The cores and type arguments must be present, identifying the total cores to use and type of processing, respectively. Following that are arguments to help identify the resources to use. progs specifies the programs used, here the aligner, which bcbio looks up from the input sample file, and gatk. ensure_mem is an optional argument that specifies minimum memory requirements to programs if used in the workflow. The remaining arguments are all specific to IPython to help it spin up engines on the appropriate computing cluster.

A shared component of all processing runs is the identification of used programs from the progs argument. The run creation process looks up required memory and CPU resources for each program from the Resources section of your bcbio_system.yaml file. It combines these resources into required memory and cores using the logic described in the Memory management section of the parallel documentation. Passing these requirements to the cluster creation process ensures the available machines match program requirements.

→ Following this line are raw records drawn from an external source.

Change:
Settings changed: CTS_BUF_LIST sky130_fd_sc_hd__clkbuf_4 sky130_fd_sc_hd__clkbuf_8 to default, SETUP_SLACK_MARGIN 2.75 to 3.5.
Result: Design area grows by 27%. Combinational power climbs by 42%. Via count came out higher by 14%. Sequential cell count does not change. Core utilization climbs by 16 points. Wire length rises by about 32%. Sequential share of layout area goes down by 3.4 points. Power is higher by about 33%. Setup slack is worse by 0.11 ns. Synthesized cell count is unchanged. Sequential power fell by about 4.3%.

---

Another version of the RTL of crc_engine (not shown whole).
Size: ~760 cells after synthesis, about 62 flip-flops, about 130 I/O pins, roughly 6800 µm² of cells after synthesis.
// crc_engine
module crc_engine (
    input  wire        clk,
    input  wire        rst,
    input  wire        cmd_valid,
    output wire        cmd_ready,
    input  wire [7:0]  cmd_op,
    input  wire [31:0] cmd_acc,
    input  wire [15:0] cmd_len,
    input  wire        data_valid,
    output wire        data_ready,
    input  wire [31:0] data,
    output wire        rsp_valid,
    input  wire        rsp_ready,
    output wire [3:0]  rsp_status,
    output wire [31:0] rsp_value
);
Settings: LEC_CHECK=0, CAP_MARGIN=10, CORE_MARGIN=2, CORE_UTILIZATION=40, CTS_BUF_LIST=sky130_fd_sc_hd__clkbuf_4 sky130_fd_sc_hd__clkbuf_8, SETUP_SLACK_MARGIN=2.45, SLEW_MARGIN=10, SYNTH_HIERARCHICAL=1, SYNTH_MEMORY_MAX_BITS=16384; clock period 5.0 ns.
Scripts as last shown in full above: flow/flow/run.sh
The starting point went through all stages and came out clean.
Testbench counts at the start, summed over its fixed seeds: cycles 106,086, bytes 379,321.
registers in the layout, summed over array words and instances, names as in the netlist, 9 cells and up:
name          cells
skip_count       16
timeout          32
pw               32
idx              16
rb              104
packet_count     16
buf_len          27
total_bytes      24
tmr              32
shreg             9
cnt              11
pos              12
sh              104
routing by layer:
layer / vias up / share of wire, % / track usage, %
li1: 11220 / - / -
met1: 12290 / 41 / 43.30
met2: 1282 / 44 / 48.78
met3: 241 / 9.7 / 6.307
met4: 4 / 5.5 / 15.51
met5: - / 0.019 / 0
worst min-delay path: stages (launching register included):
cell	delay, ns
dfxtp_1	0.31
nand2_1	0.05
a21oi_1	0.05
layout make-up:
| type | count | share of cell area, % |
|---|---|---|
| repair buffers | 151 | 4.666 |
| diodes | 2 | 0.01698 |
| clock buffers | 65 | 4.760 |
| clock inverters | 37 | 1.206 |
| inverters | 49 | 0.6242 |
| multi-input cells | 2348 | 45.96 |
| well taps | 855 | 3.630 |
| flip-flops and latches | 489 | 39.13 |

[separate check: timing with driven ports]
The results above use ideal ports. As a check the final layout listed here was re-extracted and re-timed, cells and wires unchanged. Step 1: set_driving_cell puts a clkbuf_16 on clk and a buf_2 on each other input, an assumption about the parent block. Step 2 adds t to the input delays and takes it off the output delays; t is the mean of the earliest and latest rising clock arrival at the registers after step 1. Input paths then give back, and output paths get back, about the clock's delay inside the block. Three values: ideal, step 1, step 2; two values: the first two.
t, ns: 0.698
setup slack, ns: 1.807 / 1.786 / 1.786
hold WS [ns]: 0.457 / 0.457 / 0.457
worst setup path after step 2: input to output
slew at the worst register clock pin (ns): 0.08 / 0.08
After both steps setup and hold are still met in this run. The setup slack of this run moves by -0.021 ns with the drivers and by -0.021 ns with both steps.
What follows belongs to an exercise in optimizing a design on an open flow for small area, a short achievable clock period and few clock cycles; a production flow would make more cautious choices. At most, simulation tests tie the RTL to the original design; equivalence was not proved. No activity file was given, so power comes from the tool's default toggle rates.

==> module skadd, before the edit <==
module skadd #(parameter W = 36) (
    input  wire [W-1:0] a,
    input  wire [W-1:0] b,
    input  wire         cin,
    output wire [W-1:0] s,
    output wire         cout
);
    localparam L = (W + 1 <= 2) ? 1 : (W + 1 <= 4) ? 2 : (W + 1 <= 8) ? 3 :
                   (W + 1 <= 16) ? 4 : (W + 1 <= 32) ? 5 : 6;
    wire [W:0] gg [0:L];
    wire [W:0] pp [0:L];
    assign gg[0] = {a & b, cin};
    assign pp[0] = {a ^ b, 1'b0};
    genvar l, i;
    generate
        for (l = 0; l < L; l = l + 1) begin : g_lv
            for (i = 0; i <= W; i = i + 1) begin : g_bt
                if ((i >> l) & 1) begin : g_op
                    localparam integer J = ((i >> l) << l) - 1;
                    assign gg[l+1][i] = gg[l][i] | (pp[l][i] & gg[l][J]);
                    assign pp[l+1][i] = pp[l][i] & pp[l][J];
                end else begin : g_pass
                    assign gg[l+1][i] = gg[l][i];
                    assign pp[l+1][i] = pp[l][i];
                end
            end
        end
    endgenerate
    assign s    = (a ^ b) ^ gg[L][W-1:0];
    assign cout = gg[L][W];
endmodule
clock: 10.0 ns
lec_check: 0
cap_margin: 20
core_margin: 2
core_utilization: 40
slew_margin: 20
standard.sh (not shown) runs the stock make flow with config.mk's settings and CLKGATE_MAP_FILE= SYNTH_SCRIPT=/design/flow/synth_recipe.tcl, a recipe that flattens the netlist after the stock synthesis.
==> flow/flow/run.sh <==
#!/bin/bash
# Layout flow: the standard ORFS flow (standard.sh), with these make
# variables changed (the clock period and the constraints are the standard flow's):
#   ADDER_MAP_FILE=     yosys leaves adders to abc instead of mapping them to
#                       the fa/ha cells (the registers are the same)
#   ABC_AREA=1          abc's area script
#   SETUP_SLACK_MARGIN  repair_timing works on paths until this much slack
#   BUFFER_PORTS_ARGS   the cell that buffers each input and output port
#   CTS_BUF_LIST        the clock tree's buffers
# Each step's full log is in orfs/logs/, make's own output in flow_make.log.
set -uo pipefail
bash standard.sh ADDER_MAP_FILE= ABC_AREA=1 SETUP_SLACK_MARGIN=6 'BUFFER_PORTS_ARGS=-buffer_cell sky130_fd_sc_hd__buf_1' CTS_BUF_LIST=sky130_fd_sc_hd__clkbuf_8 finish > flow_make.log 2>&1
The first run went through all stages and came out clean.
Testbench counts at the start, summed over its fixed seeds: cycles 10,805.
Change:
--- a/flow/design.v
+++ b/flow/design.v
@@ -261,12 +261,11 @@
     input  wire [W-1:0] b,
     input  wire         cin,
     output wire [W-1:0] s,
     output wire         cout
 );
-    localparam L = (W + 1 <= 2) ? 1 : (W + 1 <= 4) ? 2 : (W + 1 <= 8) ? 3 :
-                   (W + 1 <= 16) ? 4 : (W + 1 <= 32) ? 5 : 6;
+    localparam L = $clog2(W + 1);
     wire [W:0] gg [0:L];
     wire [W:0] pp [0:L];
     assign gg[0] = {a & b, cin};
     assign pp[0] = {a ^ b, 1'b0};
     genvar l, i;
After rerunning: Final area is unchanged. Worst hold slack stays the same. Worst setup slack is unchanged. Global-route usage does not change. Wire length stays the same. Non-clock buffer count does not change. Power is unchanged. Combinational power barely changes. Synthesized cell count is unchanged. Clock-buffer cell count does not change. Sequential power hardly moves. First-iteration DRC count does not change. Register-to-register slack stays flat.
Function not checked in the second run of this note: the RTL went through the layout flow alone.

---

Another version of the RTL of jel_cap (not shown whole).
Size: about 2500 cells after synthesis, about 170 flip-flops, roughly 150 I/O pins, roughly 15000 µm² of cells after synthesis.
clock: 10.0 ns
lec_check: 0
cap_margin: 20
core_margin: 2
core_utilization: 40
slew_margin: 20
Scripts as last shown in full above: flow/flow/run.sh
Change:
--- a/flow/design.v
+++ b/flow/design.v
@@ -79,13 +79,13 @@
     endfunction
     wire [9:0] d1 = {2'b00, d};
     wire [9:0] d2 = {1'b0, d, 1'b0};
     wire [9:0] d3;
     wire       d3_co;
     skadd #(.W(10)) u_d3 (.a(d1), .b(d2), .cin(1'b0), .s(d3), .cout(d3_co));
-    wire [3:0] nib = nib_at(h, ptr);
+    wire [3:0] nib = nib_at(acc, ptr);
     wire [9:0] stA, stB;
     r4step u_sa (.t({rem, nib[3:2]}), .a1(d1), .a2(d2), .a3(d3), .qr(stA));
     r4step u_sb (.t({stA[7:0], nib[1:0]}), .a1(d1), .a2(d2), .a3(d3), .qr(stB));
     wire s_dq = s_div | s_fin;
     wire inc  = s_fin & (f_ecclen | (f_eccceil & (rem != 8'd0)));
     wire [11:0] k1x = {4'd0, k};
@@ -98,29 +98,29 @@
                      ({12{qa == 2'd3}} & k3x);
     wire [11:0] mb = ({12{qb == 3'd1}} & k1x) | ({12{qb == 3'd2}} & k2x) |
                      ({12{qb == 3'd3}} & k3x) | ({12{qb == 3'd4}} & k4x);
     wire [3:0]  fill = (f_cap & elen) ? (s_fin ? 4'd12 : 4'd15) : 4'd0;
     wire        sel0 = (s_mul & h[0]) | s_post;
     wire        sel1 = s_mul & h[1];
-    wire [31:0] opa  = s_dq ? {acc[27:0], fill} : acc;
+    wire [31:0] opa  = first ? 32'd0 : s_dq ? {y[27:0], fill} : acc;
     wire [31:0] row0 = ({32{sel0}} & y) | ({32{s_dq}} & {18'd0, ma, 2'b00});
     wire [31:0] row1 = ({32{sel1}} & {y[30:0], 1'b0}) | ({32{s_dq}} & {20'd0, mb});
     wire pre_ovf = s_mul ? (((h[0] | h[1]) & (ybig | y[31])) | (h[1] & y[30]))
-                         : (acc[31:27] != 5'd0);
+                         : (!first && y[31:27] != 5'd0);
     wire [31:0] cs_s = opa ^ row0 ^ row1;
     wire [31:0] cs_c = (opa & row0) | (opa & row1) | (row0 & row1);
     wire [32:0] sum;
     wire        sum_co;
     skadd #(.W(33)) u_add (.a({1'b0, cs_s}), .b({cs_c, 1'b0}), .cin(1'b0), .s(sum), .cout(sum_co));
     wire ovf_n = ovf | pre_ovf | sum[32] | sum[31];
     wire mul_last = (h[31:2] == 30'd0);
     wire cap_bad = (acc[31:3] == 29'd0) && (acc[2:0] <= 3'd4);    
     wire dk_zero = (dq == 4'd0) || (k == 8'd0);
     wire dk_le4  = dk_zero || (dq == 4'd1 && k <= 8'd4) || (dq == 4'd2 && k <= 8'd2) ||
                    ((dq == 4'd3 || dq == 4'd4) && k == 8'd1);
-    wire fin_bad = elen ? ((&acc) && dk_le4) : ((acc == 32'd0) && dk_zero);
+    wire fin_bad = elen ? ((&y) && dk_le4) : ((y == 32'd0) && dk_zero);
     wire [7:0] k_n = f_ecclen ? d + 8'd5 : f_eccceil ? d : d - 8'd5;
     wire d_le4  = (d <= 8'd4);
     wire b_err  = f_ecclen ? (d >= 8'd251 || d == 8'd0) :
                   (f_eccceil | f_capecc) ? d_le4 :
                   f_cap ? (ecc & d_le4) : 1'b0;
     wire op_err = ~(f_ecclen | f_eccceil | f_capecc | f_raw | f_cap);
@@ -224,23 +224,20 @@
         end
     end
     always @(posedge clk) begin
         first <= accept && !rst;
         k     <= k_n;
         k3    <= {2'b00, k_n} + {1'b0, k_n, 1'b0};
-        acc  <= sum[31:0];
-        y    <= {y[29:0], 2'b00};
-        ybig <= ybig | y[31] | y[30];
-        ptr  <= {1'b0, ptr[7:1]};
-        ovf  <= ovf_n;
         rem <= stB[7:0];
         dq  <= {stA[9:8], stB[9:8]};
-        if (rdy || s_err || (s_post && ecc && !elen))
+        if (rdy)
+            acc <= cmd_arg;
+        if (s_mul || s_fin || (s_post && !ecc))
+            acc <= sum[31:0];
+        if (s_err)
             acc <= 32'd0;
-        if (s_post && ecc && elen)
-            acc <= 32'hFFFF_FFFF;
         if (rdy || s_mul || s_post) begin
             rem <= 8'd0;
             dq  <= 4'd0;
         end
         if (rdy && in_skip)
             rem <= {4'd0, nib_at(cmd_arg, in_top)};
@@ -255,23 +252,31 @@
             ecc       <= cmd_ecc;
             elen      <= cmd_elen;
             nzero     <= (cmd_wb == 32'd0) || (cmd_hb == 32'd0);
             ovf       <= 1'b0;
             ybig      <= 1'b0;
             y         <= cmd_wb;
-            h         <= is_mulop ? cmd_hb : cmd_arg;
+            h         <= cmd_hb;
             ptr       <= in_ptr;
             d         <= (cmd_op == OP_ECCLEN) ? cmd_b - 8'd5 : cmd_b;
         end
         if (s_mul) begin
+            ovf  <= ovf_n;
+            ybig <= ybig | y[31] | y[30];
+            y    <= {y[29:0], 2'b00};
             h    <= {2'b00, h[31:2]};
             if (mul_last)
                 y <= elen ? 32'hFFFF_FFFC : 32'd0;    
         end
+        if (s_div) begin
+            ovf  <= ovf_n;
+            y    <= sum[31:0];                    
+            ptr  <= {1'b0, ptr[7:1]};
+        end
         if (s_post && ecc) begin
-            h    <= acc;
+            y    <= elen ? 32'hFFFF_FFFF : 32'd0;
             ptr  <= acc_ptr;
         end
     end
 endmodule
 module r4step (
     input  wire [9:0] t,
- cell area came out higher by roughly a tenth
- register-to-register slack is worse by 0.04 ns
- total power rises by about a fifth
- non-clock buffer count went up by 16
- sequential power grows by roughly a tenth
- synthesized area climbs by a few percent
- final cell count rises by a few percent
- core utilization rises by 1.4 points
- combinational power rises by about a fifth
- global-route usage goes up by 1.9 points
- clock-buffer cell count is unchanged
- sequential share of layout area climbs by 0.23 points
- routed wire length rises by roughly a tenth
- via count increases by a little under a tenth
No run of this note included a check of the RTL's function; only the layout flow was run.

[separate check: timing with driven ports]
Ports are ideal in the flow. The routed layouts listed here were re-timed in OpenROAD. Step 1 (the two cells are an assumption about what drives the block):
set clk [get_ports {clk}]
set_driving_cell -lib_cell sky130_fd_sc_hd__clkbuf_16 $clk
set_driving_cell -lib_cell sky130_fd_sc_hd__buf_2 [delete_from_list [all_inputs] $clk]
Step 2 also shifts input and output timing later by t, the mid clock arrival at the registers, as if the neighbouring blocks saw the same clock. Slacks: ideal ports / drivers / drivers and shift; pairs: ideal ports / drivers.
run | t (ns) | slack for setup (ns) | worst register clock-pin slew, ns
the first run of note 1 | 0.544 | 6.120 / 6.120 / 5.693 | 0.11 / 0.11
the second run of note 1 | 0.544 | 6.120 / 6.120 / 5.693 | 0.11 / 0.11
the first run of note 2 | 0.562 | 6.163 / 6.167 / 5.633 | 0.11 / 0.11
the second run of note 2 | 0.573 | 6.077 / 6.105 / 5.532 | 0.12 / 0.12
After both steps setup and hold are still met in every run listed. For the second run of note 2, which loses most, drivers alone change the setup slack by +0.028 ns; drivers and shift together by -0.545 ns.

bcbio-nextgen’s pipeline.main code contains examples of starting and using set of available processing engines. This example starts up machines that use samtools, gatk and cufflinks then runs an RNA-seq expression analysis:

with prun.start(_wprogs(parallel, ["samtools", "gatk", "cufflinks"]),
                samples, config, dirs, "rnaseqcount") as run_parallel:
    samples = rnaseq.estimate_expression(samples, run_parallel)

The pipelines often reuse a single set of machines for multiple distributed functions to avoid the overhead of starting up and tearing down machines and clusters.

The run_parallel function returned from the prun.start function enables running on jobs in the parallel on the created machines. The ipython wrapper code contains examples of implementing this. It is a simple function that takes two arguments, the name of the function to run and a set of multiple arguments to pass to that function:

def run(fn_name, items):

The items arguments need to be strings, lists and dictionaries to allow serialization to JSON format. The internals of the run function take care of running all of the code in parallel and returning the results back to the caller function.

In this setup, the main processing code is fully independent from the parallel method used so running on a single multicore machine or in parallel on a cluster return identical results and require no changes to the logical code defining the pipeline.

During re-runs, we avoid the expense of spinning up processing clusters for completed tasks using simple checkpoint files in the checkpoints_parallel directory. The prun.start wrapper writes these on completion of processing for a group of tasks with the same parallel architecture, and on subsequent runs will go through these on the local machine instead of parallelizing. The processing code supports these quick re-runs by checking for and avoiding re-running of tasks when it finds output files.

Plugging new parallelization approaches into this framework involves writing interface code that handles the two steps. First, create a cluster of ready to run machines given the parallel function with expected core and memory utilization:

  • num_jobs – Total number of machines to start.
  • cores_per_job – Number of cores available on each machine.
  • mem – Expected memory needed for each machine. Divide by cores_per_job to get the memory usage per core on a machine.

Second, implement a run_parallel function that handles using these resources to distribute jobs and return results. The multicore wrapper and ipython wrapper are useful starting points for understanding the current implementations.